Quentin Tarantino says Ryan Reynolds may earn $50 million for a Netflix movie, but streaming movies 'don't exist in the zeitgeist': 'It's almost like they don't even exist'
Director Quentin Tarantino criticized movies made for streaming services like Netflix.
He said that Ryan Reynolds' Netflix movies "don't exist in the zeitgeist."
Tarantino said that "the pandemic hurried everything along."
Quentin Tarantino is seemingly stepping away from the big screen after his next project, "The Movie Critic," which he recently teased is about a journalist who used to write for adult magazines in the 1970s.
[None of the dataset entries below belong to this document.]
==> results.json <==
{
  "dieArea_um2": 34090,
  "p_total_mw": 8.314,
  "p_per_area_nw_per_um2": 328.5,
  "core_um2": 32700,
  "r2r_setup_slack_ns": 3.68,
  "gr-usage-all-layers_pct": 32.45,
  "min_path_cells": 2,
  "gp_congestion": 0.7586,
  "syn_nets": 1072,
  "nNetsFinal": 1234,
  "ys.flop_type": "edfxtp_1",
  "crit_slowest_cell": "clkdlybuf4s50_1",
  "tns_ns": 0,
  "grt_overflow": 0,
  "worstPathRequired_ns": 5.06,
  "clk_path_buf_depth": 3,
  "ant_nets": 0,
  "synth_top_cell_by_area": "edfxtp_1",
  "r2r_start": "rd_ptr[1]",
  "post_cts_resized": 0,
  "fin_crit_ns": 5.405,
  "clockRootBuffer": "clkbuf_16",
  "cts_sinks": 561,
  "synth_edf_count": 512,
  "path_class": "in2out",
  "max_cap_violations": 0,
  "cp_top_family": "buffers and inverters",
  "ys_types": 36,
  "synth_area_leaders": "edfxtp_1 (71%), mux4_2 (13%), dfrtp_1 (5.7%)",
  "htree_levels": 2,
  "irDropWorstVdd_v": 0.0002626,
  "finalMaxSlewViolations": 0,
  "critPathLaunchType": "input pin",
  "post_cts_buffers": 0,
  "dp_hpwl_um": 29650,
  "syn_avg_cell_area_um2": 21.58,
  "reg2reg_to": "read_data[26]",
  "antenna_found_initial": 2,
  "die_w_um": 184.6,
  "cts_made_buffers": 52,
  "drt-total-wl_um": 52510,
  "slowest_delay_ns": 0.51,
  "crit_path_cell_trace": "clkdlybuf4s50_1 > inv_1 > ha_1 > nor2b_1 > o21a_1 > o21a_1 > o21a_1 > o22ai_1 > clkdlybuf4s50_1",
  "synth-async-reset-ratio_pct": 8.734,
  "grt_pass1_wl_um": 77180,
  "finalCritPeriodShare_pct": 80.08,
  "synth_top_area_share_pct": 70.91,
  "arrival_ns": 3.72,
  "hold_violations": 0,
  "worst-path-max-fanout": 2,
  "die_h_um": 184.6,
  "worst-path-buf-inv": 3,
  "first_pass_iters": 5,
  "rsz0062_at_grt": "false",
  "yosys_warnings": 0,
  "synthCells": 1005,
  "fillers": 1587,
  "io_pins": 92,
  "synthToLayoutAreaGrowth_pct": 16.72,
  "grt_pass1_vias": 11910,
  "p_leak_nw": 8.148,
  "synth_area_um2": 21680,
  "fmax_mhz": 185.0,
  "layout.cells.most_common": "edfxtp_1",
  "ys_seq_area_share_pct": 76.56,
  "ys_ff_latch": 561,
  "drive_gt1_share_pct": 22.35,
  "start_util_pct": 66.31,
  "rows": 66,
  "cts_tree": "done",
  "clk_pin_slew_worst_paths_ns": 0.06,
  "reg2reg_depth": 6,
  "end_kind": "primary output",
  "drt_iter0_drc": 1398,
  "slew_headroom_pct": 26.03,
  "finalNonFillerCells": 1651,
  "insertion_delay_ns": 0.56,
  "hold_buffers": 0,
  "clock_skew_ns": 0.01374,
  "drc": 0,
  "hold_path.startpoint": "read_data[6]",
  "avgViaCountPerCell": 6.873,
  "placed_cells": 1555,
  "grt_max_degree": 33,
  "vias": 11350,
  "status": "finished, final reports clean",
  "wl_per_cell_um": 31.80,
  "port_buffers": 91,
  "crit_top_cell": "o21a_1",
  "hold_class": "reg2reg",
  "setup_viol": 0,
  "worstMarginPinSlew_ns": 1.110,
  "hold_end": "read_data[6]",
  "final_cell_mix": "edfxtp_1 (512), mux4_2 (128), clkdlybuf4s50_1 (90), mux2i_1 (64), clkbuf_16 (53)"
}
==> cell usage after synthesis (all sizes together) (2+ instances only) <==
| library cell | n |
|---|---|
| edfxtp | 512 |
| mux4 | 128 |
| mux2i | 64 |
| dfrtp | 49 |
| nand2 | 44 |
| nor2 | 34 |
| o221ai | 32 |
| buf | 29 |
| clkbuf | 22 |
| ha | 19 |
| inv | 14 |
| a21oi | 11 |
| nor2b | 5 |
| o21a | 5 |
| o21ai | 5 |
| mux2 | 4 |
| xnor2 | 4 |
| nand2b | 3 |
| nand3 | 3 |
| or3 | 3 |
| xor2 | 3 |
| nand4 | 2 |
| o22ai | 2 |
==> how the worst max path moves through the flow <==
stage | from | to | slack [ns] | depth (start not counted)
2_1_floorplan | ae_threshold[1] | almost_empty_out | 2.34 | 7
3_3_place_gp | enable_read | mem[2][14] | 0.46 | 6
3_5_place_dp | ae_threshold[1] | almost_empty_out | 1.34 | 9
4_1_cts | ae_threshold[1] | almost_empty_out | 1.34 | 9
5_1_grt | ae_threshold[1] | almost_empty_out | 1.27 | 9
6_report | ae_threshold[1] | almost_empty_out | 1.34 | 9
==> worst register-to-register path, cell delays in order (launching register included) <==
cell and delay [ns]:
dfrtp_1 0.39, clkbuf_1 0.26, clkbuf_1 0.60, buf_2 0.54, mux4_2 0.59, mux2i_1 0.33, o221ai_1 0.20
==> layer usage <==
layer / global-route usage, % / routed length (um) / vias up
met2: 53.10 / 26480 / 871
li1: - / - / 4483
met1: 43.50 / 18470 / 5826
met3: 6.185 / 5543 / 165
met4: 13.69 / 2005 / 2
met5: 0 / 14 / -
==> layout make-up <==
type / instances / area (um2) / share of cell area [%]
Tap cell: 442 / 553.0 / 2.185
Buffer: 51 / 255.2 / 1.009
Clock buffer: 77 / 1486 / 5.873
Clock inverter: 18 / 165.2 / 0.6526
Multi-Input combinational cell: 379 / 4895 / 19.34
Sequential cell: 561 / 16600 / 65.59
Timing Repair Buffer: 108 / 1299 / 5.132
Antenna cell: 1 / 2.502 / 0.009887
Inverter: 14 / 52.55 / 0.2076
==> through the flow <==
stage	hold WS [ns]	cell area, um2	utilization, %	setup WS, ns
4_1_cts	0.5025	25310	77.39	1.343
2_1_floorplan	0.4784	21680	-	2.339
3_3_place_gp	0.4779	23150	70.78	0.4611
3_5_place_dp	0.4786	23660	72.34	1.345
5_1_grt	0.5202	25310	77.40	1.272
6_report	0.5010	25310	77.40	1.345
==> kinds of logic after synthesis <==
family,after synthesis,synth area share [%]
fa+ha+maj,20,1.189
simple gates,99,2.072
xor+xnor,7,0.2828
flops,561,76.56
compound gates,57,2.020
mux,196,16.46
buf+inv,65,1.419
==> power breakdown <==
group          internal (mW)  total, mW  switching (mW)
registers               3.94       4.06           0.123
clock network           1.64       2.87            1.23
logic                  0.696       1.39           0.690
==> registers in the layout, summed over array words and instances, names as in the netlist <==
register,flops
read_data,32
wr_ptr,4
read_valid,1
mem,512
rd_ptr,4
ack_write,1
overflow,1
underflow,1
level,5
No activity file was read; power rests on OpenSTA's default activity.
Speaking to Deadline in an interview published Thursday, Tarantino suggested that his departure from feature filmmaking is in part because of how streaming services have drastically changed the movie industry.
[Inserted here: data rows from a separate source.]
[config.mk]
export PLATFORM = sky130hd
export DESIGN_NAME = commit_trace_queue_flat
export DESIGN_NICKNAME = d
export VERILOG_FILES = /design/src/rtl/commit_trace_queue_pkg.sv /design/src/rtl/commit_trace_queue_if.sv /design/src/rtl/commit_trace_queue_fifo.sv /design/src/rtl/commit_trace_queue.sv /design/src/flat_wrapper.sv
export SDC_FILE = /design/constraint.sdc
export NUM_CORES = 1
export LEC_CHECK = 0
export ABC_CLOCK_PERIOD_IN_PS = 13900
export BUFFER_PORTS_ARGS = -buffer_cell sky130_fd_sc_hd__clkbuf_2
export CAP_MARGIN = 20
export CELL_PAD_IN_SITES_DETAIL_PLACEMENT = 1
export CELL_PAD_IN_SITES_GLOBAL_PLACEMENT = 1
export CORE_UTILIZATION = 53
export DETAILED_ROUTE_END_ITERATION = 6
export GPL_TIMING_DRIVEN = 0
export PLACE_DENSITY_LB_ADDON = 0.1
export SLEW_MARGIN = 5
export SYNTH_ARGS = -nofsm -noshare
export SYNTH_HDL_FRONTEND = slang
export SYNTH_SLANG_ARGS = --single-unit
export TNS_END_PERCENT = 1
[constraint.sdc]
create_clock -name clock -period 13.9 [get_ports clock]
set_clock_uncertainty 0.1 [all_clocks]
set_input_delay 2.78 -clock clock [delete_from_list [all_inputs] [get_ports clock]]
set_output_delay 2.78 -clock clock [all_outputs]
set_load 0.03 [all_outputs]
[src/rtl/commit_trace_queue_pkg.sv]
// Shared types and constants for the commit trace queue: the trace entry
// layout, the ebreak encoding and default sizing.
package trace_pkg;

    localparam int unsigned TRACE_XLEN      = 64;
    localparam int unsigned DEF_DEPTH       = 4;
    localparam int unsigned DEF_WDOG_CYCLES = 4096;

    localparam logic [31:0] EBREAK_INST = 32'h0010_0073;

    typedef struct packed {
        logic [31:0]           inst;
        logic [TRACE_XLEN-1:0] pc;
        logic [TRACE_XLEN-1:0] dnpc;
    } trace_entry_t;

    function automatic logic is_ebreak(input logic [31:0] inst);
        return inst == EBREAK_INST;
    endfunction

endpackage

[src/rtl/commit_trace_queue_if.sv]
// Writeback-side and sink-side handshake bundle of the commit trace queue.
// The queue takes the slave view; the writeback stage / sink take the master view.
interface commit_trace_queue_if #(
    parameter int unsigned XLEN = 64
);
    logic            in_valid;
    logic            in_ready;
    logic [31:0]     in_inst;
    logic [XLEN-1:0] in_pc;
    logic [XLEN-1:0] in_dnpc;

    logic            out_valid;
    logic            out_ready;
    logic [31:0]     out_inst;
    logic [XLEN-1:0] out_pc;
    logic [XLEN-1:0] out_dnpc;

    modport master (
        output in_valid, in_inst, in_pc, in_dnpc, out_ready,
        input  in_ready, out_valid, out_inst, out_pc, out_dnpc
    );

    modport slave (
        input  in_valid, in_inst, in_pc, in_dnpc, out_ready,
        output in_ready, out_valid, out_inst, out_pc, out_dnpc
    );
endinterface

[src/rtl/commit_trace_queue_fifo.sv]
// Synchronous FIFO of trace entries with registered storage, wrap-around
// pointers and an occupancy count one bit wider than the pointers.
module trace_fifo
    import trace_pkg::*;
#(
    parameter int unsigned DEPTH = DEF_DEPTH
) (
    input  logic         clk,
    input  logic         rst_n,
    input  logic         push_i,
    input  trace_entry_t wdata_i,
    input  logic         pop_i,
    output trace_entry_t rdata_o,
    output logic         full_o,
    output logic         empty_o
);
    localparam int unsigned PW = $clog2(DEPTH);

    logic [PW-1:0] wr_ptr_q, wr_ptr_d;
    logic [PW-1:0] rd_ptr_q, rd_ptr_d;
    logic [PW:0]   count_q, count_d;
    trace_entry_t  mem_q [DEPTH];
    trace_entry_t  mem_d [DEPTH];
    logic          do_push, do_pop;

    always_comb begin
        full_o  = (count_q == (PW+1)'(DEPTH));
        empty_o = (count_q == '0);
        rdata_o = mem_q[rd_ptr_q];
        do_push = push_i & ~full_o;
        do_pop  = pop_i & ~empty_o;
    end

    always_comb begin
        wr_ptr_d = wr_ptr_q;
        rd_ptr_d = rd_ptr_q;
        count_d  = count_q;
        mem_d    = mem_q;
        if (do_push) begin
            mem_d[wr_ptr_q] = wdata_i;
            wr_ptr_d        = wr_ptr_q + 1'b1;
        end
        if (do_pop) begin
            rd_ptr_d = rd_ptr_q + 1'b1;
        end
        case ({do_push, do_pop})
            2'b10:   count_d = count_q + 1'b1;
            2'b01:   count_d = count_q - 1'b1;
            default: count_d = count_q;
        endcase
    end

    always_ff @(posedge clk or negedge rst_n) begin
        if (!rst_n) begin
            wr_ptr_q <= '0;
            rd_ptr_q <= '0;
            count_q  <= '0;
        end else begin
            wr_ptr_q <= wr_ptr_d;
            rd_ptr_q <= rd_ptr_d;
            count_q  <= count_d;
        end
    end

    // Payload storage needs no reset; stale contents are masked by count.
    always_ff @(posedge clk) begin
        mem_q <= mem_d;
    end

endmodule

[src/rtl/commit_trace_queue.sv]
// Commit trace queue: buffers retired instructions for the trace sink and
// tracks retire count, ebreak halt and a commit watchdog.
module commit_trace_queue
    import trace_pkg::*;
#(
    parameter int unsigned DEPTH       = DEF_DEPTH,
    parameter int unsigned XLEN        = TRACE_XLEN,
    parameter int unsigned WDOG_CYCLES = DEF_WDOG_CYCLES
) (
    input  logic                 clock,
    input  logic                 reset,
    commit_trace_queue_if.slave  tq,
    output logic [63:0]          retire_cnt,
    output logic                 halted,
    output logic                 wdog_timeout
);
    localparam int unsigned IW = $clog2(WDOG_CYCLES) + 1;
    localparam logic [IW-1:0] IDLE_LAST = IW'(WDOG_CYCLES - 1);

    if (XLEN != TRACE_XLEN) begin : g_xlen_check
        $error("commit_trace_queue: XLEN must match trace_pkg::TRACE_XLEN");
    end

    logic          ready_en_q, ready_en_d;
    logic          halted_q, halted_d;
    logic          wdog_q, wdog_d;
    logic [63:0]   retire_q, retire_d;
    logic [IW-1:0] idle_q, idle_d;

    logic          fifo_full, fifo_empty;
    logic          in_ready, out_valid, push, pop;
    trace_entry_t  wr_entry, head;

    // in_ready depends only on registered state, never on out_ready.
    always_comb begin
        in_ready  = ready_en_q & ~fifo_full & ~halted_q;
        out_valid = ~fifo_empty & ~halted_q;
        push      = tq.in_valid & in_ready;
        pop       = out_valid & tq.out_ready;

        wr_entry.inst = tq.in_inst;
        wr_entry.pc   = tq.in_pc;
        wr_entry.dnpc = tq.in_dnpc;

        tq.in_ready  = in_ready;
        tq.out_valid = out_valid;
        tq.out_inst  = head.inst;
        tq.out_pc    = head.pc;
        tq.out_dnpc  = head.dnpc;
    end

    trace_fifo #(
        .DEPTH (DEPTH)
    ) u_fifo (
        .clk     (clock),
        .rst_n   (reset),
        .push_i  (push),
        .wdata_i (wr_entry),
        .pop_i   (pop),
        .rdata_o (head),
        .full_o  (fifo_full),
        .empty_o (fifo_empty)
    );

    always_comb begin
        ready_en_d = 1'b1;
        retire_d   = retire_q + 64'(pop);
        halted_d   = halted_q | (pop & is_ebreak(head.inst));
        idle_d     = idle_q;
        wdog_d     = wdog_q;
        if (pop) begin
            idle_d = '0;
        end else if (!halted_q && !wdog_q) begin
            if (idle_q == IDLE_LAST) begin
                wdog_d = 1'b1;
            end
            idle_d = idle_q + 1'b1;
        end
    end

    always_ff @(posedge clock or negedge reset) begin
        if (!reset) begin
            ready_en_q <= 1'b0;
            halted_q   <= 1'b0;
            wdog_q     <= 1'b0;
            retire_q   <= '0;
            idle_q     <= '0;
        end else begin
            ready_en_q <= ready_en_d;
            halted_q   <= halted_d;
            wdog_q     <= wdog_d;
            retire_q   <= retire_d;
            idle_q     <= idle_d;
        end
    end

    always_comb begin
        retire_cnt   = retire_q;
        halted       = halted_q;
        wdog_timeout = wdog_q;
    end

endmodule

[src/flat_wrapper.sv]
// flat-port wrapper written by rule: the top's interface ports become plain ports
module commit_trace_queue_flat import trace_pkg::*;
#(
    parameter int unsigned DEPTH       = DEF_DEPTH,
    parameter int unsigned XLEN        = TRACE_XLEN,
    parameter int unsigned WDOG_CYCLES = DEF_WDOG_CYCLES
)
  (clock, reset, retire_cnt, halted, wdog_timeout, tq_in_valid, tq_in_inst, tq_in_pc, tq_in_dnpc, tq_out_ready, tq_in_ready, tq_out_valid, tq_out_inst, tq_out_pc, tq_out_dnpc);
  commit_trace_queue_if #(.XLEN(XLEN)) tq_i ();
  input  logic clock;
  input  logic reset;
  output logic [63:0] retire_cnt;
  output logic halted;
  output logic wdog_timeout;
  input wire logic [$bits(tq_i.in_valid)-1:0] tq_in_valid;
  input wire logic [$bits(tq_i.in_inst)-1:0] tq_in_inst;
  input wire logic [$bits(tq_i.in_pc)-1:0] tq_in_pc;
  input wire logic [$bits(tq_i.in_dnpc)-1:0] tq_in_dnpc;
  input wire logic [$bits(tq_i.out_ready)-1:0] tq_out_ready;
  output wire logic [$bits(tq_i.in_ready)-1:0] tq_in_ready;
  output wire logic [$bits(tq_i.out_valid)-1:0] tq_out_valid;
  output wire logic [$bits(tq_i.out_inst)-1:0] tq_out_inst;
  output wire logic [$bits(tq_i.out_pc)-1:0] tq_out_pc;
  output wire logic [$bits(tq_i.out_dnpc)-1:0] tq_out_dnpc;
  assign tq_i.in_valid = tq_in_valid;
  assign tq_i.in_inst = tq_in_inst;
  assign tq_i.in_pc = tq_in_pc;
  assign tq_i.in_dnpc = tq_in_dnpc;
  assign tq_i.out_ready = tq_out_ready;
  assign tq_in_ready = tq_i.in_ready;
  assign tq_out_valid = tq_i.out_valid;
  assign tq_out_inst = tq_i.out_inst;
  assign tq_out_pc = tq_i.out_pc;
  assign tq_out_dnpc = tq_i.out_dnpc;
  commit_trace_queue #(.DEPTH(DEPTH), .XLEN(XLEN), .WDOG_CYCLES(WDOG_CYCLES)) u_core (.clock(clock), .reset(reset), .tq(tq_i), .retire_cnt(retire_cnt), .halted(halted), .wdog_timeout(wdog_timeout));
endmodule
==> summary.txt <==
Run status
  – Status: complete, no violations

Clock tree
  – Postcts setup bufs: 0
  – Clock buffer count from CTS: 76
  – PostCTS Resize Cnt: 0
  – Clock root buffer: clkbuf_16
  – Clock Sinks: 727
  – Worst-Skew Late Latency: just over 0.6 ns
  – H-tree levels: 3
  – Worst-path clk slew: roughly 0.05 ns
  – # hold bufs at CTS: 0
  – Worst-case clock buffer depth: 3
  – CTS tree: built

Finish
  – Commonest cells after routing, fill and taps aside: edfxtp_1, clkbuf_2, mux4_2, dfrtp_1, clkbuf_16
  – Fill count: between 4000 and 5000
  – Final instance area: approximately 0.033 sq mm
  – Layout area overhead: 20.3%
  – Layout cell share with drive strength beyond 1: 0.395
  – Nets: 1880
  – Leading cell type in the layout, fill and taps excluded: edfxtp_1

Worst setup path
  – Reg-to-reg slack, setup: about 11 ns
  – Setup crit start: u_core.u_fifo.rd_ptr_q[1]
  – Setup CP Type: reg2out
  – Critical path startpoint category: register
  – R2R Path Start: u_core.halted
  – CP arrival: ~3.6 ns
  – Worst EP required: approximately 11 ns
  – Critical-path maximum fanout: 10
  – CP endpoint kind: output port

Logic synthesis
  – Main synth FF type: edfxtp_1
  – Yosys reg bits: between 700 and 800
  – Synth Warn #: 0
  – Seq/Total Area, Yosys: 0.789
  – Post-synth EDFFs: 640
  – Synth Cell Area: roughly 0.027 sq mm
  – Syn avg cell area: 22.1 sq um
  – Syn nets: 1398
  – Gate Count Post-Synth: approximately 1200
  – Post-synthesis cell type count: 42
  – Post-synth ARST share: 0.120

Power and ir drop
  – Leak pwr: between 10 and 15 nW
  – Clock power frac: 0.286
  – Part of the power in registers: 0.397
  – Combinational power share: 0.316
  – Switching pwr: roughly 2.3 mW
  – Power density over the cells: around 210 mW/mm^2
  – Max VDD drop: approximately 0.16 mV
  – Sw Ratio: 0.338
  – Pwr Total: about 6.7 mW
  – Cell Int Power: approximately 4.5 mW

Routing
  – DR iter-0 viols: approximately 770
  – Vias: 13700
  – DR pass1 iterations: 4
  – Number of vias per cell: 5.63
  – Final ANT Viol Nets: 0
  – Avg WL per Cell: about 26 um
  – DRC: 0
  – Final wirelength: 62300 um

Job
  – # Max-Cap Violations: 0

Floorplan
  – Starting Density: 0.540
  – Core area: between 0.05 and 0.06 sq mm
  – Die footprint: roughly 0.052 sq mm
  – Die span in y: approximately 230 um
  – Row cnt: 82
  – Die Width: 228 um
  – IO Count: around 390

Place
  – Placed Area: between 0.03 and 0.04 sq mm
  – Detail Placement HPWL: 40300 um
  – GPL Wtd Cong: 0.774
  – Dpl ws: between 7 and 8 ns
  – Port Buf Inserts: 391

STA
  – Final worst path period share: 0.466
  – TNS Setup: 0 ns
  – Relative slew slack: 0.375
  – Period minus WS final: about 6.5 ns
  – Final hold slack: 0.372 ns
  – Final setup margin: between 7 and 8 ns
  – Final setup violation count: 0
  – Slew @ Worst Pin: 0.930 ns
  – RSZ-0062 raised after global routing: no
  – Fin. Hold Viols: 0
  – Max-slew violations: 0
  – Fmax: ~150 MHz

Global route
  – Largest net degree at the start of global routing: 54
  – First-pass GRT wire length: approximately 94000 um
  – GR Util All Layers: 0.245
  – Total congestion overflow: 0
  – Initial antenna violation count: 9
  – Number of global-route vias before repair: between 10000 and 15000

Hold path
  – Hold Startpoint: u_core.idle_q[12]
  – Hold Path Class: reg2reg
cell families after synthesis:
logic type / share of synthesized area
DFF: 0.789
and+or+nand+nor: 0.0354
muxes: 0.133
xor gates and xnor gates: 0.0258
buffers and inverters: 0.0109
adders and majority gates: 0.00443
AOI/OAI and AO/OA: 0.00125
other: 0.000138
final cells by class:
| cell class | count | area, sq um | area share |
|---|---|---|---|
| Antenna cell | 3 | 7.51 | 0.000230 |
| Sequential cell | 727 | 21400 | 0.656 |
| Inverter | 21 | 78.8 | 0.00242 |
| Multi-Input combinational cell | 434 | 5450 | 0.167 |
| Clock buffer | 103 | 2070 | 0.0633 |
| Timing Repair Buffer | 404 | 2290 | 0.0703 |
| Tap cell | 672 | 841 | 0.0258 |
| Buffer | 43 | 218 | 0.00667 |
| Clock inverter | 33 | 284 | 0.00870 |
flip-flops by register name (all words and copies together), names as in the netlist, 2 cells and up:
signal                  count
u_core.idle_q              13
u_core.retire_cnt          64
u_core.u_fifo.count_q       3
u_core.u_fifo.mem_q       640
u_core.u_fifo.rd_ptr_q      2
u_core.u_fifo.wr_ptr_q      2
cell usage after synthesis (2+ instances only):
cell | count | area, sq um
nand3_1 | 25 | 125
buf_2 | 18 | 90.1
xor2_1 | 42 | 368
clkbuf_1 | 16 | 60.1
and2_1 | 3 | 18.8
nor3_2 | 4 | 40.0
edfxtp_1 | 640 | 19200
buf_6 | 2 | 22.5
ha_1 | 8 | 100
nand4_1 | 17 | 106
mux4_2 | 160 | 3600
inv_1 | 21 | 78.8
and3_1 | 9 | 56.3
nor3_1 | 25 | 125
nor2_1 | 28 | 105
buf_4 | 2 | 15.0
dfrtp_1 | 87 | 2180
nor4_1 | 14 | 87.6
buf_1 | 4 | 15.0
nor3b_1 | 3 | 22.5
nand2_1 | 33 | 124
xnor2_1 | 38 | 333
and4_1 | 7 | 61.3
routing by layer:
| metal | GRT usage | up-vias | routed length, um |
|---|---|---|---|
| met5 | 0 | - | 90 |
| li1 | - | 5979 | - |
| met4 | 0.0740 | 12 | 1620 |
| met1 | 0.306 | 7241 | 24400 |
| met3 | 0.0750 | 116 | 4070 |
| met2 | 0.414 | 396 | 32100 |
final timing paths:
path                       cells after the start                     to
setup / recovery                               6        tq_out_dnpc[10]
hold reg to reg                                1    u_core.wdog_timeout
setup reg to reg                              10  u_core.retire_cnt[46]
min in group asynchronous                      1   u_core.retire_cnt[0]
max in group asynchronous                      2  u_core.retire_cnt[48]
hold / removal                                 1    u_core.wdog_timeout
power by group through the flow:
stage | combinational, mW | clock (mW) | sequential [mW]
after global placement | 2.09 | 0 | 2.76
after detailed placement | 2.14 | 0 | 2.71
after global routing | 2.24 | 2.04 | 2.69
final | 2.13 | 1.93 | 2.67
after floorplan | 1.44 | 0 | 2.74
after CTS | 2.17 | 1.97 | 2.67
per-stage QoR:
stage / cells / util
2_1_floorplan: 1225 / -
3_3_place_gp: 2288 / 0.595
3_5_place_dp: 2301 / 0.602
4_1_cts: 2437 / 0.649
5_1_grt: 2439 / 0.649
6_report: 2440 / 0.649
critical path: stages (launching register included):
cell and delay [ns]:
dfrtp_1 0.32, buf_2 0.21, buf_2 0.32, clkbuf_1 0.72, buf_1 0.74, mux4_2 0.41, clkbuf_2 0.25
Note: power is estimated with default switching activity, not from simulation.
It isn't the first time the "Kill Bill" director has criticized the state of filmmaking at the moment, previously calling the current landscape the "worst in Hollywood history."
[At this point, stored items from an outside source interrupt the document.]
<file path="config.mk">
export PLATFORM = sky130hd
export DESIGN_NAME = p2s_serializer
export DESIGN_NICKNAME = d
export VERILOG_FILES = /design/src/rtl/msdap_pkg.sv /design/src/rtl/p2s_bit_counter.sv /design/src/rtl/p2s_serializer.sv
export SDC_FILE = /design/constraint.sdc
export NUM_CORES = 1
export LEC_CHECK = 0
export CAP_MARGIN = 20
export CORE_ASPECT_RATIO = 1.1
export CORE_UTILIZATION = 55
export DETAILED_ROUTE_END_ITERATION = 12
export MAX_ROUTING_LAYER = met4
export PLACE_DENSITY = 0.82
export SYNTH_ARGS = -nofsm -noshare
export SYNTH_HDL_FRONTEND = slang
export SYNTH_SLANG_ARGS = --single-unit
export TNS_END_PERCENT = 20
</file>
<file path="constraint.sdc">
create_clock -name clk -period 1.5 [get_ports clk]
set_input_delay 0.375 -clock clk [delete_from_list [all_inputs] [get_ports clk]]
set_output_delay 0.375 -clock clk [all_outputs]
set_load 0.005 [all_outputs]
</file>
Tarantino said that he doesn't like working for "diminishing returns," and thinks it's a good time to stop making feature films because he doesn't want to have to make movies for a streaming service.
"And I mean, now is a good time because I mean, what even is a motion picture anyway anymore? Is it just something that they show on Apple? That would be diminishing returns," he said.
The "Once Upon a Time... in Hollywood" director went on to say that movies made for streaming aren't recognizable, and pointed at Ryan Reynolds' work at Netflix as an example.
He said: "I mean, and I'm not picking on anybody, but apparently for Netflix, Ryan Reynolds has made $50 million on this movie and $50 million on that movie and $50 million on the next movie for them. I don't know what any of those movies are. I've never seen them. Have you?"
Reynolds has worked with multiple streamers in recent years, appearing in "6 Underground," "Red Notice," and "The Adam Project" for Netflix, and "Spirited" for Apple TV+.
Tarantino said he doesn't believe streaming movies "exist in the zeitgeist," adding: "It's almost like they don't even exist."
The director said he isn't being "negative" about how the industry has changed, noting that the COVID-19 pandemic has influenced the rise in streaming movies.
"Well, I don't think I'm that negative about it. I think it had been going that way and the pandemic hurried everything along," he noted.